[config.mk]
export PLATFORM = sky130hd
export DESIGN_NAME = adder_pipe
export DESIGN_NICKNAME = adder_pipe
export VERILOG_FILES = /design/flow/design.v
export SDC_FILE = /design/flow/constraint.sdc
export NUM_CORES = 4
export LEC_CHECK = 1
export CORE_UTILIZATION = 30
[run.sh]
#!/bin/bash
# OpenROAD 26Q1-2900-gdf79404cd8, Yosys 0.63+post, stock flow scripts
make -C /OpenROAD-flow-scripts/flow DESIGN_CONFIG=/design/flow/config.mk WORK_HOME=/design/flow/orfs finish
[constraint.sdc]
current_design adder_pipe

set clk_period 3.9
set clk_io_pct 0.2

create_clock -name clk0 -period $clk_period [get_ports {clk}]

set non_clock_inputs [all_inputs -no_clocks]
set_input_delay [expr $clk_period * $clk_io_pct] -clock clk0 $non_clock_inputs
set_output_delay [expr $clk_period * $clk_io_pct] -clock clk0 [all_outputs]
[design.v]
module D_trigger1(clk,reset,D,Q);
input clk,reset;
input  D;
output reg  Q;
always@(posedge clk) begin
  if(~reset) begin
    Q <= 1'b0;
  end
  else begin 
    Q <= D;
  end
end
endmodule
module D_trigger4(clk,reset,D,Q);
input clk,reset;
input [3:0] D;
output reg [3:0] Q;
always@(posedge clk) begin
  if(~reset) begin
    Q <= 4'b0;
  end
  else begin 
    Q <= D;
  end
end
endmodule
module D_trigger10(clk,reset,D,Q);
input clk,reset;
input [9:0] D;
output reg [9:0] Q;
always@(posedge clk) begin
  if(~reset) begin
    Q <= 10'b0;
  end
  else begin 
    Q <= D;
  end
end
endmodule
module D_trigger16(clk,reset,D,Q);
input clk,reset;
input [15:0] D;
output reg [15:0] Q;
always@(posedge clk) begin
  if(~reset) begin
    Q <= 16'b0;
  end
  else begin 
    Q <= D;
  end
end
endmodule
module Double_DT(clk,reset,D0,D1,Q0,Q1);
  input clk,reset;
  input [3:0] D0,D1;
  output [3:0] Q0,Q1;
  D_trigger4 d0(clk,reset,D0,Q0);
  D_trigger4 d2(clk,reset,D1,Q1);
endmodule
module adder4(add1,add2,carry_in,sum,carry_out);
input [3:0] add1,add2;
input carry_in;
output [3:0] sum;
output carry_out;
assign {carry_out,sum} = add1+add2+carry_in;
endmodule
module adder_pipe(clk,reset,a1,a2,b,sign);
  input clk,reset;
  input [15:0] a1,a2;
  input sign;
  output [15:0] b;
  wire [3:0] carry;
  wire [3:0] temp_pre1 [0:5];
  wire [3:0] temp_pre2 [0:5];
  wire [3:0] temp_pos  [0:5];
  wire [3:0] temp_carry;
  wire [15:0]temp_a2 = (sign == 1)?~a2:a2;
  adder4 A_0(a1[3:0],temp_a2[3:0],sign,temp_pos[0],temp_carry[0]);
  D_trigger1 tc0(clk,reset,temp_carry[0],carry[0]);
  D_trigger4 D00(clk,reset,temp_pos[0],temp_pos[1]);
  D_trigger4 D01(clk,reset,temp_pos[1],temp_pos[2]);
  D_trigger4 D02(clk,reset,temp_pos[2],b[3:0]);
  Double_DT D10(clk,reset,a1[7:4],temp_a2[7:4],temp_pre1[0],temp_pre2[0]);
  adder4 A_1(temp_pre1[0],temp_pre2[0],carry[0],temp_pos[3],temp_carry[1]);
  D_trigger1 tc1(clk,reset,temp_carry[1],carry[1]);
  D_trigger4 D11(clk,reset,temp_pos[3],temp_pos[4]);
  D_trigger4 D12(clk,reset,temp_pos[4],b[7:4]);
  Double_DT D20(clk,reset,a1[11:8],temp_a2[11:8],temp_pre1[1],temp_pre2[1]);
  Double_DT D21(clk,reset,temp_pre1[1],temp_pre2[1],temp_pre1[2],temp_pre2[2]);
  adder4 A_2(temp_pre1[2],temp_pre2[2],carry[1],temp_pos[5],temp_carry[2]);
  D_trigger1 tc2(clk,reset,temp_carry[2],carry[2]);
  D_trigger4 D22(clk,reset,temp_pos[5],b[11:8]);
  Double_DT D30(clk,reset,a1[15:12],temp_a2[15:12],temp_pre1[3],temp_pre2[3]);
  Double_DT D31(clk,reset,temp_pre1[3],temp_pre2[3],temp_pre1[4],temp_pre2[4]);
  Double_DT D32(clk,reset,temp_pre1[4],temp_pre2[4],temp_pre1[5],temp_pre2[5]);
  adder4 A_3(temp_pre1[5],temp_pre2[5],carry[2],b[15:12],temp_carry[3]);
  D_trigger1 tc3(clk,reset,temp_carry[3],carry[3]);
endmodule
==> results.py <==
# Auto-generated metrics
metrics = {
    "critical_path": {
        "slowest_stage": "clkdlybuf4s50_1",
        "cp_cell_sequence": "inv_1 -> fa_1 -> fa_1 -> xnor2_1 -> clkdlybuf4s50_1",
        "cp-end-kind": "primary output",
        "cpLargestDelayFamily": "adder cells",
        "worstSetupPathType": "reg2out",
        "arrival_ns": 2.17,
        "critPathLaunch": "tc2.Q",
        "rrSetupSlack_ns": 2.18,
        "cp.buffers_inverters": 2,
        "reg2reg_depth": 6,
        "start_kind": "flop",
        "crit_top_cell": "fa_1",
        "timing.rr.start": "tc0.Q",
        "cpPeakStageDelay_ns": 0.47,
        "cp.required_ns": 3.12,
        "worstReg2RegEnd": "tc1.Q",
        "path_max_fanout": 2,
    },
    "routing": {
        "drtAntennaViolNets": 0,
        "drc": 0,
        "wire_per_inst_um": 9.38,
        "num_antenna_cells": 0,
        "drtPass1Iterations": 4,
        "vias": 1555,
        "wl_um": 3770,
        "drt_iter0_markers": 35,
        "post_drt_via_cell_ratio": 3.87,
    },
    "timing": {
        "max_freq_mhz": 339,
        "hold_viol": 0,
        "setup_viol": 0,
        "finalWorstSetupSlack_ns": 0.951,
        "skew_ns": 0.00672,
        "worst_pin_slew_ns": 0.529,
        "layout_min_cycle_time_ns": 2.95,
        "rsz0062_at_grt": "false",
        "max_slew_margin": 0.648,
        "slew_viol_final": 0,
        "period_used_share": 0.756,
        "finalSetupTns_ns": 0,
    },
    "worst_hold_path": {
        "worstHoldEndpoint": "D21.d0.Q[0]",
        "holdCritStartpoint": "D20.d0.Q[0]",
        "hold_depth": 1,
        "holdCritPathClass": "reg2reg",
    },
    "placed_design": {
        "portBuffers": 50,
        "dp_slack_ns": 1.30,
        "dpl.hpwl_um": 2570,
        "place.gp.congestion": 0.793,
    },
    "die": {
        "initCoreUtil": 0.309,
        "ios": 51,
        "rows": 34,
        "die_h_um": 96.7,
        "die_w_um": 96.7,
        "core_um2": 8720,
        "chipArea_um2": 9360,
    },
    "synth": {
        "edf_count": 0,
        "ys_area_um2": 2690,
        "ys_types": 21,
        "postSynthCellCount": 236,
        "ys.flops": 75,
        "ys_warn_count": 3,
        "area_leaders": "dfxtp_1, and2_1, xor2_1, fa_1, ha_1",
        "ys_seq_frac": 0.558,
        "yosys-top-cells-count": "dfxtp_1, and2_1, xor2_1",
        "synth_dominant_cell_count": "dfxtp_1",
        "ys_cells": 236,
        "ff_type": "dfxtp_1",
        "avgSynthCellArea_um2": 11.4,
        "netlist.area_leader.share": 0.558,
        "async_flop_share": 0,
        "top_area_cell": "dfxtp_1",
        "netlist_area_um2": 2690,
    },
    "clock_tree": {
        "htree_levels": 3,
        "cts_tree": "done",
        "post_cts_buffers": 0,
        "clkSinkCount": 75,
        "clock_latency_ns": 0.33,
        "post_cts_resized": 0,
        "clk_path_buf_depth": 2,
        "cts_hold_buf": 0,
        "cts_buffers": 9,
        "clk_pin_slew_ns": 0.08,
        "root_buffer": "clkbuf_8",
    },
    "power_and_ir_drop": {
        "p_leak_nw": 1.47,
        "peakVddDrop_mv": 0.197,
        "p_per_area_nw_per_um2": 450,
        "p_total_mw": 1.57,
    },
    "global_routing": {
        "grt_pass1_vias": 1512,
        "antenna_found_initial": 0,
        "grt_overflow": 0,
        "grt_max_degree": 76,
        "grt_pass1_wl_um": 6530,
        "track_usage": 0.0871,
    },
    "finish": {
        "area_delta_synth_final_pct": 29.5,
        "n_fill_cell": 859,
        "drive_above_1_share": 0.0714,
    },
    "outcome": {
        "outcome": "finished, final reports clean",
    },
    "flow_run": {
        "maxCapViolations": 0,
        "warnings": 25,
    },
}
placed cells by master, fill, tap and decap left out, drive strengths merged, types with 5 or more instances in the layout:
cell type / instances
and2: 65
fa: 7
clkbuf: 9
xor2: 18
nor2b: 9
a21oi: 5
dfxtp: 75
inv: 19
clkdlybuf4s50: 49
ha: 11
o21a: 6
layer usage:
layer	part of all wire	vias to the layer above	GRT usage	wire length [um]
li1	-	831	-	-
met2	0.45	38	0.138	1700
met5	0	-	0	0
met3	0.062	4	0.0301	235
met1	0.47	682	0.119	1790
met4	0.013	0	0.0184	50
how the worst max path moves through the flow:
stage | end | cells after the start
4_1_cts | b[14] | 5
5_1_grt | b[14] | 5
6_report | b[14] | 5
final cells by class:
class,count,area (um2),area share
Clock buffer,9,124,0.0355
Clock inverter,7,73.8,0.0212
Inverter,16,60.1,0.0172
Multi-Input combinational cell,135,1080,0.310
Sequential cell,75,1500,0.431
Tap cell,108,135,0.0388
Timing Repair Buffer,52,510,0.146
kinds of logic (layout without fill, tap and decap cells):
logic type | Yosys count | count (layout) | share of synthesized area
fa+ha+maj | 18 | 18 | 0.103
xor+xnor | 21 | 21 | 0.0683
flops | 75 | 75 | 0.558
mux | 1 | 1 | 0.00557
simple gates | 80 | 80 | 0.189
buf+inv | 26 | 84 | 0.0404
compound gates | 15 | 15 | 0.0362
metrics by stage:
step	hold WS [ns]	instances	area, um2	utilization
floorplan	0.412	236	2690	-
global placement	0.416	386	3290	0.377
detailed placement	0.417	386	3290	0.377
CTS	0.431	402	3490	0.400
global route	0.451	402	3490	0.400
finish	0.429	402	3490	0.400
report_power, final:
group          total (mW)  internal, mW  switching (mW)
Clock               0.583         0.300           0.283
Sequential          0.826         0.815          0.0112
Combinational       0.160         0.102          0.0583
Total                1.57          1.22           0.353
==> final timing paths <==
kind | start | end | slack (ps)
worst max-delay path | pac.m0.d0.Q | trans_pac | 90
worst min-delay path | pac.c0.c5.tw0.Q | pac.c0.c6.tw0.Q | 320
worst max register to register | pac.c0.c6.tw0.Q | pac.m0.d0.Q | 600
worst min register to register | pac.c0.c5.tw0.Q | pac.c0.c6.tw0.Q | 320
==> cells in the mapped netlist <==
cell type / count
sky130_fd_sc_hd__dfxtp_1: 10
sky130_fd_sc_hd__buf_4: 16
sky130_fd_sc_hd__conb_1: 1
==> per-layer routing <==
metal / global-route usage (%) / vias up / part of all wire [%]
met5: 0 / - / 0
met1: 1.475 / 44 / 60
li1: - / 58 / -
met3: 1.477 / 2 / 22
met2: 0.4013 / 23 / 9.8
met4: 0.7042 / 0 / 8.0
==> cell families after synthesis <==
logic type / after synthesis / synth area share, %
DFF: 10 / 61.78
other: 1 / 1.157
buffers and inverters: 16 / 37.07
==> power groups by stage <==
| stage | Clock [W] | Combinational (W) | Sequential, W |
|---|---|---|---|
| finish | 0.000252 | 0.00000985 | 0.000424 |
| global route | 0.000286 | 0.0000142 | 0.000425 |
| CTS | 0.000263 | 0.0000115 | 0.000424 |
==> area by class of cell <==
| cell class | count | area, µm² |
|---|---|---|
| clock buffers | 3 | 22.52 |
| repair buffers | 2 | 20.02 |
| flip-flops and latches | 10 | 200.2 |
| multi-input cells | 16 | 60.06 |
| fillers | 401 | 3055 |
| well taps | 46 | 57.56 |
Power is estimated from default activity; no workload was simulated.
`timescale 1ns / 1ps
module alu#(
        parameter DATA_WIDTH = 32,
        parameter OPCODE_LENGTH = 4
        )
        (
        input logic [DATA_WIDTH-1:0]    SrcA,
        input logic [DATA_WIDTH-1:0]    SrcB,
        input logic [OPCODE_LENGTH-1:0]    Operation,
        output logic[DATA_WIDTH-1:0] ALUResult
        );
        always_comb
        begin
            case(Operation)
            4'b0000:         
                    ALUResult = SrcA & SrcB;
            4'b0010:         
                    ALUResult = SrcA + SrcB;
            4'b1000:         
                    ALUResult = (SrcA == SrcB) ? 1 : 0;
            4'b0011:         
                    ALUResult = (SrcA != SrcB) ? 1 : 0; 
            4'b0100:         
                    ALUResult = (SrcA < SrcB) ? 1 : 0;
            4'b0101:         
                   ALUResult = (SrcA >= SrcB) ? 1 : 0;
            4'b0110:         
                    ALUResult = (SrcA < SrcB) ? 1 : 0;
            4'b0111:         
                    ALUResult = SrcA | SrcB;
            4'b1000:         
                    ALUResult = SrcA ^ SrcB;
            4'b1001:         
                    ALUResult = SrcA - SrcB;
            4'b1010:         
                    ALUResult = SrcA >> SrcB;
            4'b1011:         
                    ALUResult = SrcA << SrcB; 
            4'b1100:         
                ALUResult = SrcA >>> SrcB[4:0];
            default:
                    ALUResult = 0;
            endcase
        end
endmodule
==> flow/design.v <==
package Pipe_Buf_Reg_PKG;
  typedef struct packed {
    logic [8:0]  Curr_Pc;
    logic [31:0] Curr_Instr;
  } if_id_reg;
  typedef struct packed {
    logic        ALUSrc;
    logic        MemtoReg;
    logic        RegWrite;
    logic        MemRead;
    logic        MemWrite;
    logic [1:0]  ALUOp;
    logic        Branch;
    logic        jal; 
    logic        jalr;
    logic        halt; 
    logic [8:0]  Curr_Pc;
    logic [31:0] RD_One;
    logic [31:0] RD_Two;
    logic [4:0]  RS_One;
    logic [4:0]  RS_Two;
    logic [4:0]  rd;
    logic [31:0] ImmG;
    logic [2:0]  func3;
    logic [6:0]  func7;
    logic [31:0] Curr_Instr;
  } id_ex_reg;
  typedef struct packed {
    logic        RegWrite;
    logic        jal; 
    logic        MemtoReg;
    logic        MemRead;
    logic        MemWrite;
    logic [31:0] Pc_Imm;
    logic [31:0] Pc_Four;
    logic [31:0] Imm_Out;
    logic [31:0] Alu_Result;
    logic [31:0] RD_Two;
    logic [4:0]  rd;
    logic [2:0]  func3;
    logic [6:0]  func7;
    logic [31:0] Curr_Instr;
  } ex_mem_reg;
  typedef struct packed {
    logic        RegWrite;
    logic        jal; 
    logic        MemtoReg;
    logic [31:0] Pc_Imm;
    logic [31:0] Pc_Four;
    logic [31:0] Imm_Out;
    logic [31:0] Alu_Result;
    logic [31:0] MemReadData;
    logic [4:0]  rd;
    logic [31:0] Curr_Instr;
  } mem_wb_reg;
endpackage
`timescale 1ns / 1ps
module BranchUnit #(
    parameter PC_W = 9
) (
    input logic [PC_W-1:0] Cur_PC,
    input logic [31:0] Imm,
    input logic Branch,
    input logic [31:0] AluResult,
    output logic [31:0] PC_Imm,
    output logic [31:0] PC_Four,
    output logic [31:0] BrPC,
    output logic PcSel
);
  logic Branch_Sel;
  logic [31:0] PC_Full;
  assign PC_Full = {23'b0, Cur_PC};
  assign PC_Imm = PC_Full + Imm;
  assign PC_Four = PC_Full + 32'b100;
  assign Branch_Sel = Branch && AluResult[0];   
  assign BrPC = (Branch_Sel) ? PC_Imm : 32'b0;   
  assign PcSel = Branch_Sel;   
endmodule
==> flow/run.sh <==
#!/bin/bash
# OpenROAD 26Q1-2900-gdf79404cd8, Yosys 0.63+post, stock flow scripts
make -C /OpenROAD-flow-scripts/flow DESIGN_CONFIG=/design/flow/config.mk WORK_HOME=/design/flow/orfs finish
==> flow/config.mk <==
export PLATFORM = sky130hd
export DESIGN_NAME = BranchUnit
export DESIGN_NICKNAME = BranchUnit
export VERILOG_FILES = /design/flow/design.v
export SDC_FILE = /design/flow/constraint.sdc
export NUM_CORES = 4
export LEC_CHECK = 1
export CORE_AREA = 10 10 93 93
export DIE_AREA = 0 0 103 103
==> flow/constraint.sdc <==
current_design BranchUnit

set clk_period 11.1
set clk_io_pct 0.2

create_clock -name clk0 -period $clk_period

set non_clock_inputs [all_inputs -no_clocks]
set_input_delay [expr $clk_period * $clk_io_pct] -clock clk0 $non_clock_inputs
set_output_delay [expr $clk_period * $clk_io_pct] -clock clk0 [all_outputs]
==> impl_metrics.yaml <==
# flow metrics
run_status:
  outcome: "completed"
sta:
  fmax_mhz: 135.3
  rsz0062_at_grt: "no"
  maxSlewViolCount: 0
  layout_setup_ws_ns: 3.708
  maxSlewHeadroom: 0.5496
  tns_ns: 0
  hold_viol: 0
  finalClockPeriodUsage: 0.6660
  worst_pin_slew_ns: 0.6755
  min_period_ns: 7.392
  finalSetupViolCount: 0
layout:
  layout_top_cells: "118 x clkdlybuf4s50_1, 28 x nand2_1, 22 x conb_1"
  clkbuf_count: 0
  syn_to_final_growth_pct: 69.29
  drive_gt1_frac: 0.02907
  seq_cells: 0
  regArea_um2: 0
  final_layout_top_logic_cell: "clkdlybuf4s50_1"
  fin_area_um2: 2821
global_route:
  grt_max_degree: 34
  grt_pass1_vias: 1920
  antenna_found_initial: 0
  overflow: 0
  grt.total_usage: 0.1122
  grt_pass1_wl_um: 9666
min_path:
  min_from: "Cur_PC[0]"
  hold_depth: 2
  worst_hold_path_type: "input port to output port"
  holdPathEnd: "PC_Four[0]"
placed_design:
  dpl_worst_slack_ns: 3.709
  gp_congestion: 0.8085
  post-dp-hpwl_um: 5653
  dpl_cell_area_um2: 2821
  io_buffer_count: 118
routing:
  drtIter0Drc: 63
  vias: 1947
  drt_drc_violations_left: 0
  n_antenna_cell: 0
  first_pass_iters: 3
  ant_nets: 0
  wl_um: 6563
  avgRoutedWirePerCell_um: 15.48
  via_per_inst: 4.592
worst_setup_path:
  cp-end-kind: "output port"
  critical_path_class: "input port to output port"
  critPathMostFrequentCell: "clkdlybuf4s50_1"
  critical_path.startpoint: "Cur_PC[4]"
  cp.arrival_ns: 5.17
  crit_slowest_cell: "o21ai_2"
  cp_max_fo: 14
  cp.required_ns: 8.88
  cp_top_family: "AND-OR/OR-AND gates"
  path_buffers: 2
  slowest_delay_ns: 0.56
  cp_cell_sequence: "clkdlybuf4s50_1 -> ha_1 -> a21o_1 -> a31o_2 -> o21ai_2 -> a21boi_0 -> nor3b_1 -> clkdlybuf4s50_1"
  cp-start-kind: "input port"
yosys:
  yosys_area_um2: 1667
  synth.cell_area_um2: 1667
  postSynthSeqShare: 0
  postSynthCellCount: 236
  syn_avg_cell_area_um2: 7.062
  yosys_warnings: 0
  synth_cell_types: 43
  synth_stat.cells: 236
pwr:
  peakVddDrop_uv: 12.28
  power_per_cell_area_nw_per_um2: 38.53
  leakage_nw: 1.081
  finalPower_mw: 0.1087
floorplanning:
  die_w_um: 103
  boundaryPins: 171
  fp_util: 0.2467
  fp.coreArea_um2: 6756
  die_h_um: 103
  rows: 30
  die-area_um2: 10610
clock_tree:
  cts_setup_buffers: 0
  cts_hold_buf: 0
  cts.repair.resized: 0
flow_run:
  warnings: 63
  max_cap_viol_count: 0
==> layer usage <==
layer / vias to the layer above / wire [um] / global-route usage
li1: 1015 / - / -
met1: 869 / 2894 / 0.1439
met2: 61 / 3191 / 0.1984
met3: 2 / 446 / 0.02167
met4: 0 / 31 / 0.005348
met5: - / 0 / 0
==> synth_stat cells, types with 6 or more instances <==
library cell / instances / area [um^2]
buf_4: 24 / 180.2
nand2_1: 28 / 105.1
a21oi_1: 16 / 80.08
o2111ai_1: 6 / 52.55
mux2i_1: 11 / 110.1
xnor2_1: 18 / 157.7
and3_1: 9 / 56.30
clkbuf_1: 6 / 22.52
and2_1: 15 / 93.84
nand2b_1: 10 / 62.56
nand3_1: 10 / 50.05
nand4_1: 7 / 43.79
nor2_1: 8 / 30.03
xor2_1: 14 / 122.6
ha_1: 10 / 125.1
==> kinds of logic after synthesis <==
kind of cell | synth area share
other | 0.002250
multiplexers | 0.06607
adder cells (fa/ha/maj) | 0.08709
AND-OR/OR-AND | 0.2027
buffers and inverters | 0.1344
XOR/XNOR | 0.1682
AND/OR/NAND/NOR | 0.3393
==> through the flow <==
stage | cells | hold WS, ns | util
global route | 424 | 5.322 | 0.4176
detailed placement | 424 | 5.294 | 0.4176
global placement | 424 | 5.290 | 0.4176
finish | 424 | 5.289 | 0.4176
CTS | 424 | 5.296 | 0.4176
floorplan | 257 | 4.449 | -
==> worst max path at each step <==
stage	endpoint	slack [ns]	cells past startpoint
final	BrPC[9]	3.71	8
after global routing	BrPC[9]	3.47	8
after CTS	BrPC[9]	3.67	8
==> cell type report <==
cell class	instances	area, um^2
Timing Repair Buffer	119	1189
Multi-Input combinational cell	222	1521
Inverter	3	11.26
Fill cell	680	3935
Tap cell	80	100.1
==> power by group <==
group	switching (mW)	internal (mW)
combinational	0.0428	0.0659
sequential	0	0
clock	0	0
No activity file was given, so power comes from the tool's default toggle rates.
__________
Exercise brief:
Go through the material above and copy each line that has the word "assign".

Your solution:
assign {carry_out,sum} = add1+add2+carry_in;
  assign PC_Full = {23'b0, Cur_PC};
  assign PC_Imm = PC_Full + Imm;
  assign PC_Four = PC_Full + 32'b100;
  assign Branch_Sel = Branch && AluResult[0];   
  assign BrPC = (Branch_Sel) ? PC_Imm : 32'b0;   
  assign PcSel = Branch_Sel;   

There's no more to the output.